▶ _PROBLEM TO SOLVE_
A single stretch of the material below is to be transcribed exactly, starting at the line with "part / switching [mW] / internal [mW]" and ending after the line with "buf+inv: 1 / 50".

╭─ DATA FOR REVIEW

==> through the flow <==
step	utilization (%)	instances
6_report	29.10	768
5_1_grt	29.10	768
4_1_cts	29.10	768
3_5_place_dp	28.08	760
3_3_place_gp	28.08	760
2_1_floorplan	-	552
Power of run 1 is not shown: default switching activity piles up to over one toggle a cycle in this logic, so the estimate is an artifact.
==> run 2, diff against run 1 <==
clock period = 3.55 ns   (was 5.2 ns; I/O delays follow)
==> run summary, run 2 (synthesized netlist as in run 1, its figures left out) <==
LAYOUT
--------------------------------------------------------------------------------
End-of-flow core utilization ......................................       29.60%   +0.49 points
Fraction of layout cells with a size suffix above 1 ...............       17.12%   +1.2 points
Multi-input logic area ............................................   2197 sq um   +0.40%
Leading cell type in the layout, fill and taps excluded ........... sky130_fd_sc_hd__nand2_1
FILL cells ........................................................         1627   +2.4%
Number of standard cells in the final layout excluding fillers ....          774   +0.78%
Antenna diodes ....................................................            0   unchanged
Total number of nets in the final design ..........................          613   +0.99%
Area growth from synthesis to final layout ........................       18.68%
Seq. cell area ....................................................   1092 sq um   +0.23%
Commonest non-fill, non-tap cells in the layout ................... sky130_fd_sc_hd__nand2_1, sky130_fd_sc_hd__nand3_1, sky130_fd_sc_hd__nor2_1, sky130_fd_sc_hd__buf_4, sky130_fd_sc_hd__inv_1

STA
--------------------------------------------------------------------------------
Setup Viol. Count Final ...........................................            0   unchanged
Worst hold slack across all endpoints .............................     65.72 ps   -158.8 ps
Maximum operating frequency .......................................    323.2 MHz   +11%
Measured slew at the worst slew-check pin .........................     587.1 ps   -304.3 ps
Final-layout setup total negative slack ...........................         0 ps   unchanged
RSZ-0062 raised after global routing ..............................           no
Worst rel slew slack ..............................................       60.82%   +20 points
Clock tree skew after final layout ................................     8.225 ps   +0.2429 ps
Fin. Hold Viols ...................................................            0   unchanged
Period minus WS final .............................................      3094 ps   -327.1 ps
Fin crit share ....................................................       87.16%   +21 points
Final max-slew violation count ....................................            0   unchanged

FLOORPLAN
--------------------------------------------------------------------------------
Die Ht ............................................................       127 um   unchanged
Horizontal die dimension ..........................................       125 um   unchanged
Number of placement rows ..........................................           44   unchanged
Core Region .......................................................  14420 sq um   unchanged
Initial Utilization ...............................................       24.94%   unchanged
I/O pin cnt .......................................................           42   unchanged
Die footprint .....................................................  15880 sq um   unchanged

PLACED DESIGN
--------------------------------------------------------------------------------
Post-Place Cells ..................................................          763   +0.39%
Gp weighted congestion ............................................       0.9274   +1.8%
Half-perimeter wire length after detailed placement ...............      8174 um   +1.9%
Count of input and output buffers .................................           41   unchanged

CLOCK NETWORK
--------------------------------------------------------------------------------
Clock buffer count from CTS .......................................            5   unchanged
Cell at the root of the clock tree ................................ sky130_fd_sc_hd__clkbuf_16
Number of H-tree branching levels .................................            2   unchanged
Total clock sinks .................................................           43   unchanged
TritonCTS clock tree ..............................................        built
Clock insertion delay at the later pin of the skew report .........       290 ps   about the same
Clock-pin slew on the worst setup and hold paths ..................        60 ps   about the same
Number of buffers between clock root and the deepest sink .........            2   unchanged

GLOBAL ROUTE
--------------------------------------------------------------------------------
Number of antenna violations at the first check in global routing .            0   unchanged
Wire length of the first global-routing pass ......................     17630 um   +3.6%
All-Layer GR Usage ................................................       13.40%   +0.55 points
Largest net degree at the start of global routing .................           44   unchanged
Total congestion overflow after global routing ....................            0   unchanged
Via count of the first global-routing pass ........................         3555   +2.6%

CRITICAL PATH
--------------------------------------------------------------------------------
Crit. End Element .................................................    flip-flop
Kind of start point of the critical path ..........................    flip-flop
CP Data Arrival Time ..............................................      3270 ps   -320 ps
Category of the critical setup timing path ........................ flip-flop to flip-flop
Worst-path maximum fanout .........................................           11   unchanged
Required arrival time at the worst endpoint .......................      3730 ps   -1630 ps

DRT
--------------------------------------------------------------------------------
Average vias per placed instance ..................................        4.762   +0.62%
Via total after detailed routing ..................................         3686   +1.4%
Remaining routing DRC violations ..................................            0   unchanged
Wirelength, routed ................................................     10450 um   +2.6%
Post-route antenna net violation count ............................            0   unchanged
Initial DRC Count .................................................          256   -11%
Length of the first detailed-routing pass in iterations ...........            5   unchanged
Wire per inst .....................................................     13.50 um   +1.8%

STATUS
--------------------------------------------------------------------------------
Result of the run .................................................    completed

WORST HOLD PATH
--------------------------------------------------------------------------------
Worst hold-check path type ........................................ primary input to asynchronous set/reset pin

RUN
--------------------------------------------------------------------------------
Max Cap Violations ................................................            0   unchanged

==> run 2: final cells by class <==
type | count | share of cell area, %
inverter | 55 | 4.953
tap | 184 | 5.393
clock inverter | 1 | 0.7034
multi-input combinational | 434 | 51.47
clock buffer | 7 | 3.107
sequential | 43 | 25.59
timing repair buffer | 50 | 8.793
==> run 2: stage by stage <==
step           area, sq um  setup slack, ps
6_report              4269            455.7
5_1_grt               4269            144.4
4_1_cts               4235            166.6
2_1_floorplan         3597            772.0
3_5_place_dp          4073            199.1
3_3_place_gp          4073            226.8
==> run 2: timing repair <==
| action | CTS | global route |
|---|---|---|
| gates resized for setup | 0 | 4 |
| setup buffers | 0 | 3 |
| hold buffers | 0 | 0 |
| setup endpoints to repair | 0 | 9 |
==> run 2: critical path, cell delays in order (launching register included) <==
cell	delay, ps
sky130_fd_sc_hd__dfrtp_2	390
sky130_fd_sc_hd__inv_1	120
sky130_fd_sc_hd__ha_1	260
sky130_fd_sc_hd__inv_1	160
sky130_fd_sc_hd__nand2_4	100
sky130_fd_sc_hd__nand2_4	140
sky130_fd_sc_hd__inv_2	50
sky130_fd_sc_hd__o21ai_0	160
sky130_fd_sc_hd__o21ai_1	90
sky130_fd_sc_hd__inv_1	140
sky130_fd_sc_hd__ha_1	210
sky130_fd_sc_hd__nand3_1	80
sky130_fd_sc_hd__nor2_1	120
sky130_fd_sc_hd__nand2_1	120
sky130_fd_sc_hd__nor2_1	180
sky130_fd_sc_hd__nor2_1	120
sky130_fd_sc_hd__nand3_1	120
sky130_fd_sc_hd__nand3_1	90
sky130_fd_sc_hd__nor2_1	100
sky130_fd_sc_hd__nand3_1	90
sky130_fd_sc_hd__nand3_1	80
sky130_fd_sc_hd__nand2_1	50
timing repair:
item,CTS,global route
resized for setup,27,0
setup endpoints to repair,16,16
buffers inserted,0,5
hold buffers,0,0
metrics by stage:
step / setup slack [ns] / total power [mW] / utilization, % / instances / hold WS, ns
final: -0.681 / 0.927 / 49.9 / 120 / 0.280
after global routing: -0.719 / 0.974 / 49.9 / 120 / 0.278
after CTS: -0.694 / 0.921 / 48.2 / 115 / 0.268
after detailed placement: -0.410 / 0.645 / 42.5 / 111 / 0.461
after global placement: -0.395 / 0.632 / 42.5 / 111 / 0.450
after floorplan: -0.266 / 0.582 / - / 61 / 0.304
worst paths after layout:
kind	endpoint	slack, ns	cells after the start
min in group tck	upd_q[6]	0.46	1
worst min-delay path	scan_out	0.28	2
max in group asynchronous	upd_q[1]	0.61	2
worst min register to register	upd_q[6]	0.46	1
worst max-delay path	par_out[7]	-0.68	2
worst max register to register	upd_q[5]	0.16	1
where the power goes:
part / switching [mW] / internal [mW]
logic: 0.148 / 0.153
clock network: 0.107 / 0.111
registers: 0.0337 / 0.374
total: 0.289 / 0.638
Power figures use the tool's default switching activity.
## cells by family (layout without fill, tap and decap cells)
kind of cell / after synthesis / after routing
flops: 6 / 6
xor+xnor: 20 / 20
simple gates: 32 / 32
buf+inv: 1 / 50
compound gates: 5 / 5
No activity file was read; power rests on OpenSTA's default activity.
`config.mk`:
```
export PLATFORM = sky130hd
export DESIGN_NAME = serial_result_port
export DESIGN_NICKNAME = d
export VERILOG_FILES = /design/src/rtl/srp_pkg.sv /design/src/rtl/srp_sync_edge.sv /design/src/rtl/srp_conv_timer.sv /design/src/rtl/srp_shifter.sv /design/src/rtl/serial_result_port.sv
export SDC_FILE = /design/constraint.sdc
export NUM_CORES = 1
export LEC_CHECK = 0
export BUFFER_PORTS_ARGS = -buffer_cell sky130_fd_sc_hd__buf_2
export CELL_PAD_IN_SITES_DETAIL_PLACEMENT = 1
export CELL_PAD_IN_SITES_GLOBAL_PLACEMENT = 2
export CORE_MARGIN = 10
export CORE_UTILIZATION = 36
export DETAILED_ROUTE_END_ITERATION = 10
export PLACE_DENSITY = 0.73
export SLEW_MARGIN = 20
export SYNTH_ARGS = -nofsm -noshare
export SYNTH_HDL_FRONTEND = slang
export SYNTH_SLANG_ARGS = --single-unit
export TNS_END_PERCENT = 1
```
`constraint.sdc`:
```
create_clock -name clk -period 2.2 [get_ports clk]
set_input_delay 0 -clock clk [delete_from_list [all_inputs] [get_ports clk]]
set_output_delay 0 -clock clk [all_outputs]
set_load 0.03 [all_outputs]
```
`src/rtl/srp_pkg.sv`:
```
package srp_pkg;

    typedef enum logic [2:0] {
        ST_IDLE    = 3'd0,
        ST_CONVERT = 3'd1,
        ST_ACQUIRE = 3'd2,
        ST_SHIFT   = 3'd3,
        ST_DONE    = 3'd4
    } srp_state_e;

    localparam int unsigned PIN_CNV   = 0;
    localparam int unsigned PIN_SEL   = 1;
    localparam int unsigned PIN_SCLK  = 2;
    localparam int unsigned PIN_COUNT = 3;

endpackage

```
`src/rtl/srp_sync_edge.sv`:
```
module srp_sync_edge #(
    parameter int unsigned          WIDTH   = 3,
    parameter int unsigned          STAGES  = 2,
    parameter logic [WIDTH-1:0]     RST_VAL = '0
) (
    input  logic             clk,
    input  logic             rst_n,
    input  logic [WIDTH-1:0] din,
    output logic [WIDTH-1:0] sync,
    output logic [WIDTH-1:0] level
);

    for (genvar b = 0; b < WIDTH; b++) begin : g_bit
        logic [STAGES-1:0] chain_q;
        logic              prev_q;

        always_ff @(posedge clk or negedge rst_n) begin
            if (!rst_n) begin
                chain_q[0] <= RST_VAL[b];
            end else begin
                chain_q[0] <= din[b];
            end
        end

        for (genvar s = 1; s < STAGES; s++) begin : g_stage
            always_ff @(posedge clk or negedge rst_n) begin
                if (!rst_n) begin
                    chain_q[s] <= RST_VAL[b];
                end else begin
                    chain_q[s] <= chain_q[s-1];
                end
            end
        end

        always_ff @(posedge clk or negedge rst_n) begin
            if (!rst_n) begin
                prev_q <= RST_VAL[b];
            end else begin
                prev_q <= chain_q[STAGES-1];
            end
        end

        assign sync[b]  = chain_q[STAGES-1];
        assign level[b] = prev_q;
    end

endmodule

```
`src/rtl/srp_conv_timer.sv`:
```
module srp_conv_timer #(
    parameter int unsigned CYCLES = 40
) (
    input  logic clk,
    input  logic rst_n,
    input  logic start,
    input  logic run,
    output logic done
);

    localparam int unsigned CW = (CYCLES > 1) ? $clog2(CYCLES) : 1;

    logic [CW-1:0] cnt_q;

    always_ff @(posedge clk or negedge rst_n) begin
        if (!rst_n) begin
            cnt_q <= '0;
        end else if (start) begin
            cnt_q <= CW'(CYCLES - 1);
        end else if (run && (cnt_q != '0)) begin
            cnt_q <= cnt_q - CW'(1);
        end
    end

    assign done = (cnt_q == '0);

endmodule

```
`src/rtl/srp_shifter.sv`:
```
module srp_shifter #(
    parameter int unsigned WIDTH = 16
) (
    input  logic             clk,
    input  logic             rst_n,
    input  logic             capture,
    input  logic [WIDTH-1:0] din,
    input  logic             load,
    input  logic             shift,
    input  logic             clear,
    output logic             msb,
    output logic             last
);

    localparam int unsigned CW = (WIDTH > 1) ? $clog2(WIDTH) : 1;

    logic [WIDTH-1:0] hold_q;
    logic [WIDTH-1:0] shift_q;
    logic [CW-1:0]    cnt_q;

    always_ff @(posedge clk or negedge rst_n) begin
        if (!rst_n) begin
            hold_q <= '0;
        end else if (capture) begin
            hold_q <= din;
        end
    end

    always_ff @(posedge clk or negedge rst_n) begin
        if (!rst_n) begin
            shift_q <= '0;
            cnt_q   <= '0;
        end else if (load) begin
            shift_q <= hold_q;
            cnt_q   <= '0;
        end else if (clear) begin
            cnt_q   <= '0;
        end else if (shift) begin
            shift_q <= {shift_q[WIDTH-2:0], 1'b0};
            cnt_q   <= cnt_q + CW'(1);
        end
    end

    assign msb  = shift_q[WIDTH-1];
    assign last = (cnt_q == CW'(WIDTH - 1));

endmodule

```
`src/rtl/serial_result_port.sv`:
```
module serial_result_port
    import srp_pkg::*;
#(
    parameter int unsigned DATA_W      = 16,
    parameter int unsigned CONV_CYCLES = 40,
    parameter int unsigned SYNC_STAGES = 2
) (
    input  logic              clk,
    input  logic              rst_n,
    input  logic              cnv_i,
    input  logic              sel_n_i,
    input  logic              sclk_i,
    input  logic [DATA_W-1:0] result_i,
    output logic              sdo_o,
    output logic              sdo_oe_o
);

    localparam logic [PIN_COUNT-1:0] PIN_RST = PIN_COUNT'(1) << PIN_SEL;

    logic [PIN_COUNT-1:0] pins;
    logic [PIN_COUNT-1:0] pin_sync;
    logic [PIN_COUNT-1:0] pin_lvl;

    logic cnv_lvl, sel_lvl;
    logic cnv_rise, sel_rise, sel_fall, sclk_fall;
    logic conv_done, last_bit, shift_msb;
    logic start_conv, capture, load, shift_en;

    srp_state_e state_q, state_d;

    assign pins[PIN_CNV]  = cnv_i;
    assign pins[PIN_SEL]  = sel_n_i;
    assign pins[PIN_SCLK] = sclk_i;

    srp_sync_edge #(
        .WIDTH   (PIN_COUNT),
        .STAGES  (SYNC_STAGES),
        .RST_VAL (PIN_RST)
    ) u_sync (
        .clk   (clk),
        .rst_n (rst_n),
        .din   (pins),
        .sync  (pin_sync),
        .level (pin_lvl)
    );

    assign cnv_lvl   = pin_lvl[PIN_CNV];
    assign sel_lvl   = pin_lvl[PIN_SEL];
    assign cnv_rise  =  pin_sync[PIN_CNV]  & ~pin_lvl[PIN_CNV];
    assign sel_rise  =  pin_sync[PIN_SEL]  & ~pin_lvl[PIN_SEL];
    assign sel_fall  = ~pin_sync[PIN_SEL]  &  pin_lvl[PIN_SEL];
    assign sclk_fall = ~pin_sync[PIN_SCLK] &  pin_lvl[PIN_SCLK];

    // state register
    always_ff @(posedge clk or negedge rst_n) begin
        if (!rst_n) begin
            state_q <= ST_IDLE;
        end else begin
            state_q <= state_d;
        end
    end

    // next state
    always_comb begin
        state_d = state_q;
        unique case (state_q)
            ST_IDLE: begin
                if (cnv_rise && sel_lvl) begin
                    state_d = ST_CONVERT;
                end
            end
            ST_CONVERT: begin
                if (conv_done) begin
                    state_d = ST_ACQUIRE;
                end
            end
            ST_ACQUIRE: begin
                if (cnv_rise && sel_lvl) begin
                    state_d = ST_CONVERT;
                end else if (sel_fall) begin
                    state_d = ST_SHIFT;
                end
            end
            ST_SHIFT: begin
                if (sel_rise) begin
                    state_d = ST_ACQUIRE;
                end else if (sclk_fall && last_bit) begin
                    state_d = ST_DONE;
                end
            end
            ST_DONE: begin
                if (sel_rise) begin
                    state_d = ST_ACQUIRE;
                end else if (cnv_rise && sel_lvl) begin
                    state_d = ST_CONVERT;
                end
            end
            default: state_d = ST_IDLE;
        endcase
    end

    assign start_conv = (state_q != ST_CONVERT) && (state_d == ST_CONVERT);
    assign capture    = (state_q == ST_CONVERT) && conv_done;
    assign load       = (state_q == ST_ACQUIRE) && (state_d == ST_SHIFT);
    assign shift_en   = (state_q == ST_SHIFT) && sclk_fall && !sel_rise;

    srp_conv_timer #(
        .CYCLES (CONV_CYCLES)
    ) u_timer (
        .clk   (clk),
        .rst_n (rst_n),
        .start (start_conv),
        .run   (state_q == ST_CONVERT),
        .done  (conv_done)
    );

    srp_shifter #(
        .WIDTH (DATA_W)
    ) u_shift (
        .clk     (clk),
        .rst_n   (rst_n),
        .capture (capture),
        .din     (result_i),
        .load    (load),
        .shift   (shift_en),
        .clear   (sel_rise),
        .msb     (shift_msb),
        .last    (last_bit)
    );

    // outputs
    always_comb begin
        sdo_oe_o = 1'b0;
        sdo_o    = 1'b0;
        if (state_q == ST_SHIFT) begin
            sdo_oe_o = 1'b1;
            sdo_o    = cnv_lvl & shift_msb;
        end
        if (!cnv_lvl && !sel_lvl) begin
            sdo_oe_o = 1'b1;
            sdo_o    = 1'b0;
        end
    end

endmodule

```
==> impl_metrics.py <==
metrics = {
    "route": {
        "vias": 1612,
        "wirelength_um": 5160,
        "route.detailed.drc": 0,
        "ant_nets": 0,
        "wire_per_inst_um": 16.5,
        "drtIter0Drc": 40,
        "viasPerCell": 5.17,
        "drt_first_pass_iters": 4,
    },
    "sta": {
        "skew_ps": 5.01,
        "setup_tns_ps": 0,
        "slew_violations": 0,
        "fmax_ghz": 0.470,
        "slew_headroom_pct": 54.3,
        "min_period_over_period_pct": 96.6,
        "hold_viol_final": 0,
        "worst_slew_pin_slew_ps": 685,
        "setup_viol": 0,
        "min_period_ps": 2130,
        "grt_setup_unrepaired": "false",
    },
    "critical_path": {
        "required_ps": 2400,
        "crit_path_start_kind": "register",
        "critical_path.max_stage_delay_ps": 470,
        "worst_setup_path_end_kind": "register",
        "crit_slowest_cell": "or4b_4",
        "critPathBufInv": 2,
        "cp.arrival_ps": 2320,
        "crit_type": "reg -> reg",
        "path_cells": "inv_1, ha_1, or4b_4, or3b_4, buf_6, mux2_4",
        "critPathMaxFanout": 10,
        "crit_family": "simple AND/OR/NAND/NOR gates",
    },
    "die": {
        "die_x_um": 101,
        "die_h_um": 101,
        "io_pins": 23,
        "fp-row-count": 29,
        "core_um2": 6310,
        "initial_core_util_pct": 37.0,
        "dieArea_um2": 10100,
    },
    "pwr": {
        "p_leak_nw": 1.43,
        "ir_drop_mv": 0.519,
        "power.density_nw_per_um2": 978,
        "power_mw": 2.80,
    },
    "global_route": {
        "grt_pass1_wl_um": 9040,
        "gr-total-overflow": 0,
        "grt_max_degree": 46,
        "track_usage_pct": 10.9,
        "first_global_vias": 1862,
        "grt_antenna_before_repair": 0,
    },
    "flow_run": {
        "drv_cap": 0,
    },
    "placement": {
        "gp_congestion": 0.738,
        "dp_hpwl_um": 3720,
        "io_buffers": 22,
    },
    "synth": {
        "ys_ff_latch": 54,
        "yosys_warnings": 0,
        "synth-seq-area-share_pct": 58.1,
        "syn_nets": 205,
        "syn_avg_cell_area_um2": 12.8,
        "ys.flop_type": "dfrtp_1",
        "syn_inst": 182,
        "synth-async-reset-ratio_pct": 100,
        "netlist_area_um2": 2330,
        "yosysTopAreaCellShare_pct": 54.7,
        "post-synth-top-area-cell": "dfrtp_1",
        "synth_edf_count": 0,
        "synth_cell_types": 38,
        "synth_top_cells_by_area": "dfrtp_1, a22o_1, mux2_4",
    },
    "clock_network": {
        "clock-sinks": 54,
        "htreeDepth": 2,
        "clock_latency_ps": 300,
        "clockRootBuffer": "clkbuf_8",
        "cts_buffers": 5,
        "cts_tree": "built",
        "clock_path_buffers": 2,
        "clkTransAtPathRegs_ps": 90,
    },
    "cells_and_area": {
        "drive_gt1_share_pct": 26.8,
        "antenna_cells": 0,
        "area_growth_pct": 22.8,
        "fillCellCount": 695,
        "nets": 257,
    },
    "outcome": {
        "status": "finished clean",
    },
    "min_path": {
        "hold_class": "in -> async",
    },
}
[through the flow]
step           cell area (µm²)  hold slack, ps  util (%)  worst slack [ps]  instances
3_5_place_dp              2560            -133      40.6              35.9        284
6_report                  2870            66.5      45.4              74.0        312
5_1_grt                   2870            78.6      45.4              13.5        312
4_1_cts                   2850            60.5      45.2              29.6        312
3_3_place_gp              2560            -148      40.6              89.0        284
2_1_floorplan             2330            -296         -              15.1        182
[state kept, by name, indices dropped and copies added (netlist names)]
signal and cells:
state_q 3, u_sync.sync 3, u_sync.g_bit.prev_q 3, u_shift.hold_q 16, u_sync.g_bit.chain_q 3, u_shift.cnt_q 4, u_shift.shift_q 16, u_timer.cnt_q 6
[what timing repair did]
item                                    CTS  global route
hold endpoints to repair                 28             0
endpoints found under the setup margin    0            16
setup buffers                             0             0
hold buffers                             20             0
resized for setup                         0             4
[cells in the mapped netlist, drive strengths merged (2+ instances only)]
cell / instances
o21ai: 8
mux2: 16
nand2b: 3
xor2: 2
nand3: 4
nand2: 6
ha: 2
a21oi: 5
nor2: 12
inv: 3
dfrtp: 51
o211ai: 3
nor2b: 5
a22o: 16
a21o: 15
buf: 3
dfstp: 3
and3b: 2
clkbuf: 3
nor3: 2
and3: 3
nand4b: 2
[per-layer routing]
metal  wire (µm)  part of all wire (%)  up-vias  global-route usage, %
li1            -                     -      767                      -
met1        2350                    46      809                   13.4
met2        2550                    50       26                   18.3
met3         154                   3.0       10                   2.54
met4          95                   1.8        0                   3.91
met5           0                     0        -                      0
[layout make-up]
type	instances	area (µm²)	area share (%)
Inverter	3	11.3	0.393
Sequential cell	54	1360	47.3
Clock buffer	7	86.3	3.01
Tap cell	77	96.3	3.36
Clock inverter	1	5.00	0.175
Multi-Input combinational cell	119	926	32.3
Timing Repair Buffer	51	385	13.4
[cell usage in the layout, fill, tap and decap left out, drive strengths merged, types with 2 or more instances in the layout]
master | netlist | routed
o21ai | 8 | 8
a21o | 15 | 15
xor2 | 2 | 2
nor3 | 2 | 2
nand2b | 3 | 3
nor2b | 5 | 5
a22o | 16 | 16
o211ai | 3 | 3
nor2 | 12 | 12
mux2 | 16 | 16
ha | 2 | 2
clkbuf | 3 | 7
dfrtp | 51 | 51
buf | 3 | 31
and3 | 3 | 3
nand3 | 4 | 4
inv | 3 | 3
a21oi | 5 | 5
dlygate4sd3 | 0 | 20
and3b | 2 | 2
nand2 | 6 | 6
nand4b | 2 | 2
dfstp | 3 | 3
[power breakdown]
| group | leakage [nW] | switching, mW | internal (mW) | total (mW) |
|---|---|---|---|---|
| combinational | 0.718 | 0.272 | 0.416 | 0.689 |
| sequential | 0.666 | 0.233 | 1.31 | 1.54 |
| clock | 0.0482 | 0.314 | 0.255 | 0.568 |
[final timing paths]
| path | start | to | slack, ps | cells past startpoint |
|---|---|---|---|---|
| worst min register to register | u_sync.g_bit[2].chain_q[0] | u_sync.sync[2] | 350 | 0 |
| worst min-delay path | rst_n | u_sync.sync[2] | 70 | 2 |
| max in group asynchronous | rst_n | u_shift.shift_q[9] | 1310 | 3 |
| min in group clk | sel_n_i | u_sync.g_bit[1].chain_q[0] | 340 | 2 |
| worst max register to register | u_timer.cnt_q[1] | u_shift.hold_q[15] | 70 | 6 |
| worst max-delay path | u_timer.cnt_q[1] | u_shift.hold_q[15] | 70 | 6 |
[kinds of logic (layout without fill, tap and decap cells)]
family | after synthesis | count (layout) | share of synthesized area (%)
simple gates | 47 | 47 | 12.0
buf+inv | 9 | 62 | 2.47
mux | 17 | 17 | 9.60
xor+xnor | 3 | 3 | 1.13
compound gates | 50 | 50 | 15.7
flops | 54 | 54 | 58.1
fa+ha+maj | 2 | 2 | 1.07
No activity file was read; power rests on OpenSTA's default activity.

╰─

▶ _WRITTEN REPLY_
part / switching [mW] / internal [mW]
logic: 0.148 / 0.153
clock network: 0.107 / 0.111
registers: 0.0337 / 0.374
total: 0.289 / 0.638
Power figures use the tool's default switching activity.
## cells by family (layout without fill, tap and decap cells)
kind of cell / after synthesis / after routing
flops: 6 / 6
xor+xnor: 20 / 20
simple gates: 32 / 32
buf+inv: 1 / 50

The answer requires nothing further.